Prep 30 mins
Cook 6 hrs 30 mins
A delicious appetizer and a great change from the tuna tartare/tuna tataki that is on everyone's menu these days. From Chef Daniel Humm of Eleven Madison Park. The long prep time includes six hours marinating time. Pair with a chenin blanc
- 1 lb fresh tuna
- 1 cup extra virgin olive oil
- 2 garlic cloves, smashed
- 3 sprigs fresh thyme
- 4 pieces lemon peel (4 2-inch strips)
- 4 teaspoons capers, drained, more for garnish
- 1⁄2 tablespoon shallot, minced
- 2 tablespoons Dijon mustard
- 1 tablespoon sherry wine vinegar
- 1⁄2 tablespoon chicken stock
- 3 1⁄2 tablespoons grapeseed oil
- salt & fresh ground pepper
- Place tuna in a bowl, cutting it into several pieces if necessary.

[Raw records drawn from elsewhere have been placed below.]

File: config.mk
export PLATFORM = sky130hd
export DESIGN_NAME = fsb_status_bank
export DESIGN_NICKNAME = d
export VERILOG_FILES = /design/src/rtl/fsb_pkg.sv /design/src/rtl/fsb_sticky_bits.sv /design/src/rtl/fsb_evt_cnt.sv /design/src/rtl/fsb_rd_ctrl.sv /design/src/rtl/fsb_status_bank.sv
export SDC_FILE = /design/constraint.sdc
export NUM_CORES = 1
export LEC_CHECK = 0
export BUFFER_PORTS_ARGS = -buffer_cell sky130_fd_sc_hd__buf_2
export CORE_MARGIN = 4
export CORE_UTILIZATION = 40
export DETAILED_ROUTE_END_ITERATION = 12
export PLACE_DENSITY_LB_ADDON = 0.08
export SLEW_MARGIN = 25
export SYNTH_ARGS = -nofsm -noshare
export SYNTH_HDL_FRONTEND = slang
export SYNTH_SLANG_ARGS = --single-unit
File: constraint.sdc
create_clock -name clk_i -period 5.8 [get_ports clk_i]
set_input_delay 0.87 -clock clk_i [delete_from_list [all_inputs] [get_ports clk_i]]
set_output_delay 0.87 -clock clk_i [all_outputs]
set_load 0.01 [all_outputs]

- Add olive oil, the garlic, thyme and lemon peel.
- Cover, and marinate 6 hours, refrigerated or at room temperature, or overnight in the refrigerator.
- Transfer contents of bowl to a saucepan, bring to a simmer, lower heat and cook 5 minutes.

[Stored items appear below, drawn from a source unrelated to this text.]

<file path="config.mk">
export PLATFORM = sky130hd
export DESIGN_NAME = evroute_top
export DESIGN_NICKNAME = d
export VERILOG_FILES = /design/src/rtl/evroute_pkg.sv /design/src/rtl/evroute_ctrl.sv /design/src/rtl/evroute_dp.sv /design/src/rtl/evroute_top.sv
export SDC_FILE = /design/constraint.sdc
export NUM_CORES = 1
export LEC_CHECK = 0
export ABC_AREA = 1
export BUFFER_PORTS_ARGS = -buffer_cell sky130_fd_sc_hd__buf_2
export CELL_PAD_IN_SITES_DETAIL_PLACEMENT = 0
export CELL_PAD_IN_SITES_GLOBAL_PLACEMENT = 1
export CORE_UTILIZATION = 30
export DETAILED_ROUTE_END_ITERATION = 16
export PLACE_DENSITY = 0.68
export SYNTH_ARGS = -nofsm -noshare
export SYNTH_HDL_FRONTEND = slang
export SYNTH_HIERARCHICAL = 1
export SYNTH_SLANG_ARGS = --single-unit
</file>
<file path="constraint.sdc">
create_clock -name clk -period 2.41 [get_ports clk]
set_input_delay 0.3615 -clock clk [delete_from_list [all_inputs] [get_ports clk]]
set_output_delay 0.3615 -clock clk [all_outputs]
set_load 0.05 [all_outputs]
</file>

- Shut off heat(tuna will still be pink in middle); let cool 30 minutes.
- Remove tuna (reserving two tablespoons of the olive oil mixture), drain well, transfer to a bowl and mash coarsely with a fork.
- Fold capers, shallots, mustard and sherry vinegar into tuna.

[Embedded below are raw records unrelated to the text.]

==> src/rtl/irq_sel_pkg.sv <==
// Package: shared level encoding and source-kind numbering for the
// interrupt target selector. Assumes the 0/1/3 privilege encoding.
package irq_sel_pkg;

    typedef enum logic [1:0] {
        LVL_U   = 2'd0,
        LVL_S   = 2'd1,
        LVL_RSV = 2'd2,
        LVL_M   = 2'd3
    } lvl_e;

    // Kind slots in the source vector, lowest bits first.
    localparam int KIND_SW  = 0;
    localparam int KIND_TMR = 1;
    localparam int KIND_EXT = 2;
    localparam int NUM_KIND = 3;

    // Map the reserved privilege code onto machine level.
    function automatic lvl_e norm_lvl(input logic [1:0] raw);
        return (raw == 2'd2) ? LVL_M : lvl_e'(raw);
    endfunction

endpackage

==> src/rtl/irq_route.sv <==
// Module: per-source routing. For each source it works out the target level
// from the two delegation masks and whether the source may be taken at the
// current level. Purely combinational; assumes cur_i is already normalised.
module irq_route
    import irq_sel_pkg::*;
#(
    parameter int SRC_W = 9
) (
    input  logic [SRC_W-1:0]      pend_i,
    input  logic [SRC_W-1:0]      en_i,
    input  logic [SRC_W-1:0]      dm_i,
    input  logic [SRC_W-1:0]      ds_i,
    input  lvl_e                  cur_i,
    input  logic [3:0]            gie_i,
    output logic [SRC_W-1:0]      ok_o,
    output logic [SRC_W-1:0][1:0] tgt_o
);

    for (genvar i = 0; i < SRC_W; i++) begin : g_src
        lvl_e tgt;
        logic lvl_ok;

        // Pick the target level from the chained delegation bits.
        always_comb begin
            if (!dm_i[i])      tgt = LVL_M;
            else if (!ds_i[i]) tgt = LVL_S;
            else               tgt = LVL_U;
        end

        // Higher target preempts; equal needs the global enable; lower waits.
        always_comb begin
            if (tgt > cur_i)       lvl_ok = 1'b1;
            else if (tgt == cur_i) lvl_ok = gie_i[tgt];
            else                   lvl_ok = 1'b0;
        end

        assign ok_o[i]  = pend_i[i] & en_i[i] & lvl_ok;
        assign tgt_o[i] = tgt;
    end

endmodule

==> src/rtl/irq_prio.sv <==
// Module: fixed-priority pick among takeable sources. Order: target level
// M > S > U, then kind external > software > timer, then higher line index.
// Combinational; later matches in the scan override earlier ones.
module irq_prio
    import irq_sel_pkg::*;
#(
    parameter int LINES   = 3,
    parameter int SRC_W   = NUM_KIND * LINES,
    parameter int CAUSE_W = $clog2(SRC_W)
) (
    input  logic [SRC_W-1:0]      ok_i,
    input  logic [SRC_W-1:0][1:0] tgt_i,
    output logic                  found_o,
    output logic [CAUSE_W-1:0]    idx_o,
    output logic [1:0]            lvl_o
);

    // Scan from lowest to highest priority so the last hit is the winner.
    always_comb begin
        found_o = 1'b0;
        idx_o   = '0;
        lvl_o   = LVL_U;
        for (int lv = 0; lv < 4; lv++) begin
            for (int r = 0; r < NUM_KIND; r++) begin
                for (int ln = 0; ln < LINES; ln++) begin
                    int kind;
                    int idx;
                    kind = (r == 0) ? KIND_TMR : ((r == 1) ? KIND_SW : KIND_EXT);
                    idx  = kind * LINES + ln;
                    if (ok_i[idx] && (tgt_i[idx] == 2'(lv))) begin
                        found_o = 1'b1;
                        idx_o   = CAUSE_W'(idx);
                        lvl_o   = 2'(lv);
                    end
                end
            end
        end
    end

endmodule

==> src/rtl/irq_handshake.sv <==
// Module: issues the one-cycle take strobe and holds off further strobes
// until the trap-entry logic acknowledges. Target and cause are latched at
// issue and held. Synchronous active-low reset.
module irq_handshake #(
    parameter int CAUSE_W = 4
) (
    input  logic               clk,
    input  logic               rst_n,
    input  logic               found_i,
    input  logic [CAUSE_W-1:0] idx_i,
    input  logic [1:0]         lvl_i,
    input  logic               ack_i,
    output logic               take_o,
    output logic [1:0]         lvl_o,
    output logic [CAUSE_W-1:0] cause_o
);

    logic busy_q;
    logic issue;

    assign issue = found_i & ~busy_q;

    // Track an outstanding strobe until acknowledged.
    always_ff @(posedge clk) begin
        if (!rst_n)                busy_q <= 1'b0;
        else if (issue)            busy_q <= 1'b1;
        else if (busy_q && ack_i)  busy_q <= 1'b0;
    end

    // Register the strobe and latch its level and cause.
    always_ff @(posedge clk) begin
        if (!rst_n) begin
            take_o  <= 1'b0;
            lvl_o   <= 2'd0;
            cause_o <= '0;
        end else begin
            take_o <= issue;
            if (issue) begin
                lvl_o   <= lvl_i;
                cause_o <= idx_i;
            end
        end
    end

endmodule

==> src/rtl/irq_target_sel.sv <==
// Module: top of the interrupt target selector. Assembles the source vector
// (software, timer, external, LINES each), routes every source to its level,
// picks a winner and hands it to the strobe/acknowledge stage.
// Assumes the delegation masks and enables are stable CSR outputs.
module irq_target_sel
    import irq_sel_pkg::*;
#(
    parameter int LINES   = 3,
    parameter int SRC_W   = NUM_KIND * LINES,
    parameter int CAUSE_W = $clog2(SRC_W)
) (
    input  logic               clk,
    input  logic               rst_n,
    input  logic [LINES-1:0]   sw_req_i,
    input  logic [LINES-1:0]   tmr_req_i,
    input  logic [LINES-1:0]   ext_req_i,
    input  logic [SRC_W-1:0]   src_en_i,
    input  logic [SRC_W-1:0]   deleg_m_i,
    input  logic [SRC_W-1:0]   deleg_s_i,
    input  logic [1:0]         priv_i,
    input  logic [3:0]         gie_i,
    input  logic               ack_i,
    output logic               take_o,
    output logic [1:0]         tgt_lvl_o,
    output logic [CAUSE_W-1:0] cause_o
);

    logic [SRC_W-1:0]      pend;
    logic [SRC_W-1:0]      ok;
    logic [SRC_W-1:0][1:0] tgt;
    logic                  found;
    logic [CAUSE_W-1:0]    sel_idx;
    logic [1:0]            sel_lvl;
    lvl_e                  cur;

    assign pend = {ext_req_i, tmr_req_i, sw_req_i};
    assign cur  = norm_lvl(priv_i);

    irq_route #(.SRC_W(SRC_W)) u_route (
        .pend_i (pend),
        .en_i   (src_en_i),
        .dm_i   (deleg_m_i),
        .ds_i   (deleg_s_i),
        .cur_i  (cur),
        .gie_i  (gie_i),
        .ok_o   (ok),
        .tgt_o  (tgt)
    );

    irq_prio #(.LINES(LINES), .SRC_W(SRC_W), .CAUSE_W(CAUSE_W)) u_prio (
        .ok_i    (ok),
        .tgt_i   (tgt),
        .found_o (found),
        .idx_o   (sel_idx),
        .lvl_o   (sel_lvl)
    );

    irq_handshake #(.CAUSE_W(CAUSE_W)) u_hs (
        .clk     (clk),
        .rst_n   (rst_n),
        .found_i (found),
        .idx_i   (sel_idx),
        .lvl_i   (sel_lvl),
        .ack_i   (ack_i),
        .take_o  (take_o),
        .lvl_o   (tgt_lvl_o),
        .cause_o (cause_o)
    );

endmodule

- Whisk the 2 tablespoons of the olive oil with chicken stock and grape seed oil.
- Fold into tuna.
- Season with salt and pepper (mixture should be fairly loose).
- To serve at once, place mounds of tuna on each of 6 salad plates, scatter with more capers and serve with toast/crostini, as a first course.
- Otherwise, refrigerate tuna until 30 minutes before serving; then divide onto plates and serve.
I really wanted to like this recipe, but unfortunately it turned out to be not worth the effort for us. Fresh tuna seems a bit of waste in this, as it gets mashed up once cooked, so tinned tuna could work out just as well. Needs more flavor, as well. Sorry!